Government’s role in regulating access to personal data

Yuval Noah Harari recent wrote an article for The Atlantic where he posed the question, “How do you regulate the ownership of data?” Professor Harari argues in the article that data is the most important asset today, moving ahead of land and machinery.  “Politics will be a struggle to control the data’s flow”, says Professor Harari.

Last spring saw the United States Congress’ struggle to at least map out a course through the turbulent waters of data privacy as members of the House of Representatives and Senate took the opportunity to grill Facebook CEO Mark Zuckerberg about his company’s handling of personal data obtained from the social media giant by a consultancy.

Part of this struggle may be due in part to the popularity of social media network platforms. Facebook has climbed from a digital bulletin board developed in the early 2000s in an Ivy League college dorm room to a global subscribership of over two billion people.  Former president Barack Obama’s Twitter following is in the millions while the current president, Donald Trump, is not shy or slow to taking to Twitter to either connect with and inform his base of supporters or attack the traditional media for what he perceives as unfair coverage of his administration.

Professor Harari notes that users of social media network platforms have not reached the point where they are ready to stop feeding the “attention merchants.”  Speaking on the difficulty subscribers may have in exchanging personal data for “free” services, Professor Harari points out that:

“But it, later on, ordinary people decide to block the flow of data, they are likely to have trouble doing so, especially as they may have come to rely on the network to help them make decisions, and even for their health and physical survival.”

Professor Harari offered up one solution, nationalization of data, to stem the abuses that corporations may impart on addicted social media and internet consumers, but admits that just because an asset is in the hands of government doesn’t mean things will necessarily go well.  Hence the question, how should the ownership of data be regulated?

The question will require public policymakers and politicians go through the exercise of defining “personal data.”  Would personal data be any characteristic about you?
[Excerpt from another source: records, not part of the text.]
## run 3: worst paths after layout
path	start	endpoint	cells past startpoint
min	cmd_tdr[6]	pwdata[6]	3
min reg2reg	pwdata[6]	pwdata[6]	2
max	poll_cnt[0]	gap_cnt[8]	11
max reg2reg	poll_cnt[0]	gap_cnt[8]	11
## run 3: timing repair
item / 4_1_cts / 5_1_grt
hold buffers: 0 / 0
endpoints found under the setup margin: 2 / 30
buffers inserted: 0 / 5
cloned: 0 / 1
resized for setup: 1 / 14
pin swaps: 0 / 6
Would it be about any marker, no matter how temporary or permanent, that can be attached to you?  Must the “data” be something that the consumer actually produced?
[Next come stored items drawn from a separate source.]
<file path="src/rtl/ccff_chain_loader.sv">
// ccff_chain_loader: loads and non-destructively reads back a tile configuration chain
//   prog_clk, pReset                : configuration clock, asynchronous active-low reset
//   op_start, op_read               : one-cycle op request and select (0 = write, 1 = read), sampled in idle
//   wr_data, wr_valid, wr_ready     : host bitstream words for write ops
//   rd_data, rd_valid, rd_ready     : readback words for read ops
//   chain_shift_en, ccff_head/tail  : chain shift gate and serial chain pins
//   busy, done                      : op in progress, one-cycle completion pulse
module ccff_chain_loader #(
  parameter int CHAIN_LEN = 65,
  parameter int WORD_W    = 16
) (
  input  logic              prog_clk,
  input  logic              pReset,
  input  logic              op_start,
  input  logic              op_read,
  input  logic [WORD_W-1:0] wr_data,
  input  logic              wr_valid,
  output logic              wr_ready,
  output logic [WORD_W-1:0] rd_data,
  output logic              rd_valid,
  input  logic              rd_ready,
  output logic              chain_shift_en,
  output logic              ccff_head,
  input  logic              ccff_tail,
  output logic              busy,
  output logic              done
);
  localparam int CNT_W = $clog2(CHAIN_LEN + 1);
  localparam int WB_W  = $clog2(WORD_W + 1);
  localparam logic [2:0] S_IDLE   = 3'd0;
  localparam logic [2:0] S_WFETCH = 3'd1;
  localparam logic [2:0] S_WSHIFT = 3'd2;
  localparam logic [2:0] S_RSHIFT = 3'd3;
  localparam logic [2:0] S_ROUT   = 3'd4;
  localparam logic [2:0] S_DONE   = 3'd5;
  localparam logic [CNT_W-1:0] CNT_LAST = CNT_W'(CHAIN_LEN - 1);
  localparam logic [CNT_W-1:0] CNT_FULL = CNT_W'(CHAIN_LEN);
  localparam logic [WB_W-1:0]  WB_LAST  = WB_W'(WORD_W - 1);
  logic [2:0]        state_q, state_d;
  logic [CNT_W-1:0]  bit_cnt_q, bit_cnt_d;
  logic [WB_W-1:0]   wb_q, wb_d;
  logic [WORD_W-1:0] sh_q, sh_d;
  // Outputs decode straight from the state register so an asynchronous
  // reset forces every output low immediately.
  assign wr_ready       = state_q == S_WFETCH;
  assign rd_valid       = state_q == S_ROUT;
  assign rd_data        = rd_valid ? sh_q : '0;
  assign chain_shift_en = state_q == S_WSHIFT || state_q == S_RSHIFT;
  // Read rotates the chain: the tail bit is fed back into the head.
  assign ccff_head      = state_q == S_WSHIFT ? sh_q[0] : state_q == S_RSHIFT ? ccff_tail : 1'b0;
  assign busy           = state_q != S_IDLE && state_q != S_DONE;
  assign done           = state_q == S_DONE;
  always_comb begin
    state_d   = state_q;
    bit_cnt_d = bit_cnt_q;
    wb_d      = wb_q;
    sh_d      = sh_q;
    case (state_q)
      S_IDLE: if (op_start) begin
        state_d   = op_read ? S_RSHIFT : S_WFETCH;
        bit_cnt_d = '0;
        wb_d      = '0;
        sh_d      = '0;
      end
      S_WFETCH: if (wr_valid) begin
        sh_d    = wr_data;
        wb_d    = '0;
        state_d = S_WSHIFT;
      end
      S_WSHIFT: begin
        sh_d      = sh_q >> 1;
        bit_cnt_d = bit_cnt_q + 1'b1;
        wb_d      = wb_q + 1'b1;
        // Chain end wins over word end, which drops the padding of the last word.
        state_d   = bit_cnt_q == CNT_LAST ? S_DONE : wb_q == WB_LAST ? S_WFETCH : S_WSHIFT;
      end
      S_RSHIFT: begin
        sh_d      = sh_q | (WORD_W'(ccff_tail) << wb_q);
        bit_cnt_d = bit_cnt_q + 1'b1;
        wb_d      = wb_q + 1'b1;
        state_d   = (bit_cnt_q == CNT_LAST || wb_q == WB_LAST) ? S_ROUT : S_RSHIFT;
      end
      S_ROUT: if (rd_ready) begin
        sh_d    = '0;
        wb_d    = '0;
        state_d = bit_cnt_q == CNT_FULL ? S_DONE : S_RSHIFT;
      end
      S_DONE: begin
        bit_cnt_d = '0;
        state_d   = S_IDLE;
      end
      default: state_d = S_IDLE;
    endcase
  end
  always_ff @(posedge prog_clk or negedge pReset) begin
    if (!pReset) begin
      state_q   <= S_IDLE;
      bit_cnt_q <= '0;
      wb_q      <= '0;
      sh_q      <= '0;
    end else begin
      state_q   <= state_d;
      bit_cnt_q <= bit_cnt_d;
      wb_q      <= wb_d;
      sh_q      <= sh_d;
    end
  end
endmodule
</file>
Politically, attention merchants would want a narrow reading of the definition of personal data.  A narrower reading of personal data means being able to obtain more information pursuant to fewer restrictions. While this outcome would be ideal for corporate entities in the business of brokering data, I don’t see Republicans, even with their mantra of promoting business, enthusiastically endorsing less restrictive collection of personal data given the public’s concern for privacy.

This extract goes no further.